Fix documentation (#583)

echarlaix · web-flow · commit 5e319aae58f1 · 2024-03-04T12:02:27.000+01:00
* Fix documentation

* fix
diff --git a/docs/source/inference.mdx b/docs/source/inference.mdx
@@ -110,7 +110,7 @@ By default the quantization scheme will be [assymmetric](https://github.com/open
 
 For INT4 quantization you can also specify the following arguments :
 * The `--group-size` parameter will define the group size to use for quantization, `-1` it will results in per-column quantization.
-* The `--ratio` CLI parameter controls the ratio between 4-bit and 8-bit quantization. If set to 0.9, it means that 90% of the layers will be quantized to `int4` while 10% will be quantized to `int8`.

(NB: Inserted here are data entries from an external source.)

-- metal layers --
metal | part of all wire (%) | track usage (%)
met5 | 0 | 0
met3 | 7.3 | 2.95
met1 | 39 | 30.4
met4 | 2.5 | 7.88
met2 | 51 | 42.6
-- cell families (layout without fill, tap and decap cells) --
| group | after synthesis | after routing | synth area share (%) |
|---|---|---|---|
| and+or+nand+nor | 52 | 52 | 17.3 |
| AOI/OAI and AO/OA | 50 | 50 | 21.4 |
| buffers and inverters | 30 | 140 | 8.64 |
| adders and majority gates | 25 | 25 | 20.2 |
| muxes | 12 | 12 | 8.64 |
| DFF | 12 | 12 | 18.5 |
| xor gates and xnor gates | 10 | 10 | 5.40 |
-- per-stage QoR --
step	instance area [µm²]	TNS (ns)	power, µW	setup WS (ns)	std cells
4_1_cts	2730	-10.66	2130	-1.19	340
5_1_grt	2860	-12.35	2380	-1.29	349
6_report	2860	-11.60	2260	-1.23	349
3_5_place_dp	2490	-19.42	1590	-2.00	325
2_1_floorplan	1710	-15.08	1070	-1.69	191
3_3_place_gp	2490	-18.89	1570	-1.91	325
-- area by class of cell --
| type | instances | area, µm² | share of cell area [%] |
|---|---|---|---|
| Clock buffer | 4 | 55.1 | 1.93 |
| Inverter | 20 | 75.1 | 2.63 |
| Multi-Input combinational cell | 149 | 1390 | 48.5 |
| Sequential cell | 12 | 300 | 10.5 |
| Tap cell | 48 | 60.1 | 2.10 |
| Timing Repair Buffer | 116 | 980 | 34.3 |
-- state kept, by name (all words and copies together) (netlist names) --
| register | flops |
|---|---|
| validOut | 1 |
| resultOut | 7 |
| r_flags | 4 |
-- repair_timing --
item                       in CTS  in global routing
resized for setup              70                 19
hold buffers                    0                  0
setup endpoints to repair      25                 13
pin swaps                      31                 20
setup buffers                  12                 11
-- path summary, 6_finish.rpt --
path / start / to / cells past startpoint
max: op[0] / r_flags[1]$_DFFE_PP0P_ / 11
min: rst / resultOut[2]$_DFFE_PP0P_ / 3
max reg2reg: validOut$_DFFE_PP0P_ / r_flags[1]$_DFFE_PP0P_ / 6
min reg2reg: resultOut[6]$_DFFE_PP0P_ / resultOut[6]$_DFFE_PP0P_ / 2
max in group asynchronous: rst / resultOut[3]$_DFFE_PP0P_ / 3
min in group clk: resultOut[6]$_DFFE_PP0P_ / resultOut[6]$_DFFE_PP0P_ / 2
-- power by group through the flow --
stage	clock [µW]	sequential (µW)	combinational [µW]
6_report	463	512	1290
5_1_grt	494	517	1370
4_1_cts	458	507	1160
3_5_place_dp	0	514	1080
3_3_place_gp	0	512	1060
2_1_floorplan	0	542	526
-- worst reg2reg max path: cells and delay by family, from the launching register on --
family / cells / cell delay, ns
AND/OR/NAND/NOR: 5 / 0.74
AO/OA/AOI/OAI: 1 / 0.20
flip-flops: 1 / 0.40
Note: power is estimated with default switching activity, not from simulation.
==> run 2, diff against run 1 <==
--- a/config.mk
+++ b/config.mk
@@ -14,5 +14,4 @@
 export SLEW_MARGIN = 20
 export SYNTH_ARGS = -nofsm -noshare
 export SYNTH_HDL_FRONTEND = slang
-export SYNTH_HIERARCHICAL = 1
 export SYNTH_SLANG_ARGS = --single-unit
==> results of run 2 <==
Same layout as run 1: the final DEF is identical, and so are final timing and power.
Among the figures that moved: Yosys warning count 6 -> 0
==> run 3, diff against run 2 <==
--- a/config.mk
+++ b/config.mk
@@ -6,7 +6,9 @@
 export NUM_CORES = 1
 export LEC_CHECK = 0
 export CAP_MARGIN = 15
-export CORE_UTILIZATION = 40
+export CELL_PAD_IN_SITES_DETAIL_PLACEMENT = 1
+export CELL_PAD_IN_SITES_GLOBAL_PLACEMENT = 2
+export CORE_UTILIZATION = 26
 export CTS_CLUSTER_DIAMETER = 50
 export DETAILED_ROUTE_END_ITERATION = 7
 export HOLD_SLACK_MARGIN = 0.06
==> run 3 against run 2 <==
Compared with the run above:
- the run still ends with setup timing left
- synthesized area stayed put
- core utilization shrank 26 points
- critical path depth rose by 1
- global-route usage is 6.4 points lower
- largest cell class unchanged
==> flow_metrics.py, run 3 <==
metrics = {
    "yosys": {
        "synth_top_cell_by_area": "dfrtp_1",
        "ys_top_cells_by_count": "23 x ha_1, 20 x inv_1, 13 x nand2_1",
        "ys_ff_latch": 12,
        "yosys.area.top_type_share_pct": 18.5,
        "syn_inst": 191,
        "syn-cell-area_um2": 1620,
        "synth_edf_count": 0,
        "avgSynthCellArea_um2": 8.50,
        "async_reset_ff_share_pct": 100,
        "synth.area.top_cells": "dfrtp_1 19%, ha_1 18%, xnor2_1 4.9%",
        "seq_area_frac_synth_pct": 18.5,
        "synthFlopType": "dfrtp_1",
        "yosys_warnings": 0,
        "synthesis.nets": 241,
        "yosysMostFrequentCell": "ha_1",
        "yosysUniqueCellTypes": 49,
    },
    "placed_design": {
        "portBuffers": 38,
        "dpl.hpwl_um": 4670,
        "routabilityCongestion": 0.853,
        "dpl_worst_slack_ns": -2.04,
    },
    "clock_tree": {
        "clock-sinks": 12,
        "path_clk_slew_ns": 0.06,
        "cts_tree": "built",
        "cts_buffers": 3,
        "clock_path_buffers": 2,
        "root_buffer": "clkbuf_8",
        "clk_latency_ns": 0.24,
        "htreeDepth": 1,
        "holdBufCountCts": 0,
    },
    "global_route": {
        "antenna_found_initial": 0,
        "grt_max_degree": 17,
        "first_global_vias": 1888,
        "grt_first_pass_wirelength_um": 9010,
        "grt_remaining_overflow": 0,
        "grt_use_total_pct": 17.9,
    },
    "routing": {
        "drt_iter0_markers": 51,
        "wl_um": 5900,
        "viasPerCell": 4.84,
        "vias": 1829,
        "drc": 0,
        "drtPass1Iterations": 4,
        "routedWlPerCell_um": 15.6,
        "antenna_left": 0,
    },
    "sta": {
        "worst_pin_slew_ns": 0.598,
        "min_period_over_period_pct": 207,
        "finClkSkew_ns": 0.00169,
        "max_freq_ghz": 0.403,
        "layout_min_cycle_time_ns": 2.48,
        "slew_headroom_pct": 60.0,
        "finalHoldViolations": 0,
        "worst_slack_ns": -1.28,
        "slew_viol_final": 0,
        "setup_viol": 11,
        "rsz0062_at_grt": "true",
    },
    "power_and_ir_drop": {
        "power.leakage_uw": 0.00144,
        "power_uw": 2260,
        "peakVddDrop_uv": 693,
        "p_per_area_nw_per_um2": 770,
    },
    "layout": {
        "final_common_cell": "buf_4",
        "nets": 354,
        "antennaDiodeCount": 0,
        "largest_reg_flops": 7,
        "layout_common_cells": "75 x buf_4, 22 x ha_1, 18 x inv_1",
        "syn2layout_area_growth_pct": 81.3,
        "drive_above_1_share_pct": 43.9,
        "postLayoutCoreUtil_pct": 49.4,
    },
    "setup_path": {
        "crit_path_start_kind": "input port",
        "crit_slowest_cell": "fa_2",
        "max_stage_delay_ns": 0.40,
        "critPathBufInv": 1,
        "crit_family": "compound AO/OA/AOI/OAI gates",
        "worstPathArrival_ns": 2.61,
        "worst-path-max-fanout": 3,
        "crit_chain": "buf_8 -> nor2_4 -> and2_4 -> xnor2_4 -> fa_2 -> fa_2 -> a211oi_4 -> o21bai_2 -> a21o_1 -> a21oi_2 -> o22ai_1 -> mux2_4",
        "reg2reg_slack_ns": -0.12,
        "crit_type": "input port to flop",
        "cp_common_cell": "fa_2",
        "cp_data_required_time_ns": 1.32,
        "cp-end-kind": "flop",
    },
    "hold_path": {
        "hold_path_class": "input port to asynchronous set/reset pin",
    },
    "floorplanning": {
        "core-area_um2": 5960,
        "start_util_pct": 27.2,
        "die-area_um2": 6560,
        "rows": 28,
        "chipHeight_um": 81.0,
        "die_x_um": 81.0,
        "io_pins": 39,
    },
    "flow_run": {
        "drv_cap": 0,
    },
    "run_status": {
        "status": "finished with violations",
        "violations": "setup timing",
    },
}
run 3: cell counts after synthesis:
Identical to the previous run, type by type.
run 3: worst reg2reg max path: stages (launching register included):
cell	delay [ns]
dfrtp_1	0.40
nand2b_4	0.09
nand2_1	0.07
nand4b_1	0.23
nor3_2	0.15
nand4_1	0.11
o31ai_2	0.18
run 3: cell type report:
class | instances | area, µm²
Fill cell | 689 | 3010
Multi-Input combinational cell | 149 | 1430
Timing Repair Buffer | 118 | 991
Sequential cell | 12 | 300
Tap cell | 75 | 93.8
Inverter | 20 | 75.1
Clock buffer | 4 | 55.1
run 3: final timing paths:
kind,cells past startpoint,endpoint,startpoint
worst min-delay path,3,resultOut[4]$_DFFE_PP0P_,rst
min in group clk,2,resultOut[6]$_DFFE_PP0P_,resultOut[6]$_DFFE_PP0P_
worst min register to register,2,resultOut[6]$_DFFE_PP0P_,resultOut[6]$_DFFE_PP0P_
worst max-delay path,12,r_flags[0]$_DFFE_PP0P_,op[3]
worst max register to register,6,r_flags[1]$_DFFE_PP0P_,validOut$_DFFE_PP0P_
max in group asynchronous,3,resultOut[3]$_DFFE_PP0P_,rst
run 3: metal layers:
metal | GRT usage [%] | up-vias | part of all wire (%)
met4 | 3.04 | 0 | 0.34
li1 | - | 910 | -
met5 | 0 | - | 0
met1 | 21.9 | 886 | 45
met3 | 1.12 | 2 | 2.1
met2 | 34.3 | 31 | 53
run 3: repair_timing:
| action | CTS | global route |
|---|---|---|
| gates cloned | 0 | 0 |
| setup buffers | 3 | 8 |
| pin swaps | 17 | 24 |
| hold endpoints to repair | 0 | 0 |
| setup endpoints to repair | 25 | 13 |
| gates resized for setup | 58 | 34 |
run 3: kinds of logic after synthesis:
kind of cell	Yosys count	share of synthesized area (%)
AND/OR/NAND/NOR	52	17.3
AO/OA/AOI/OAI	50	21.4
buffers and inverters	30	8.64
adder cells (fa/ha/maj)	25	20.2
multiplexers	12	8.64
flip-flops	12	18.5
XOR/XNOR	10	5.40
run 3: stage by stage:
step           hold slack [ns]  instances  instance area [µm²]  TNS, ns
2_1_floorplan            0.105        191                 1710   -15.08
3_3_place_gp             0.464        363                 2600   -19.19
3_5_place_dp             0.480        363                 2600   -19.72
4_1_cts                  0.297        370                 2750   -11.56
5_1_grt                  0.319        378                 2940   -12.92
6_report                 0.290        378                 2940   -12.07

+* The `--ratio` parameter controls the ratio between 4-bit and 8-bit quantization. If set to 0.9, it means that 90% of the layers will be quantized to `int4` while 10% will be quantized to `int8`.
 
 Smaller `group_size` and `ratio` of usually improve accuracy at the sacrifice of the model size and inference latency.
 
@@ -122,8 +122,11 @@ from optimum.intel import OVModelForCausalLM
 model = OVModelForCausalLM.from_pretrained(model_id, load_in_8bit=True)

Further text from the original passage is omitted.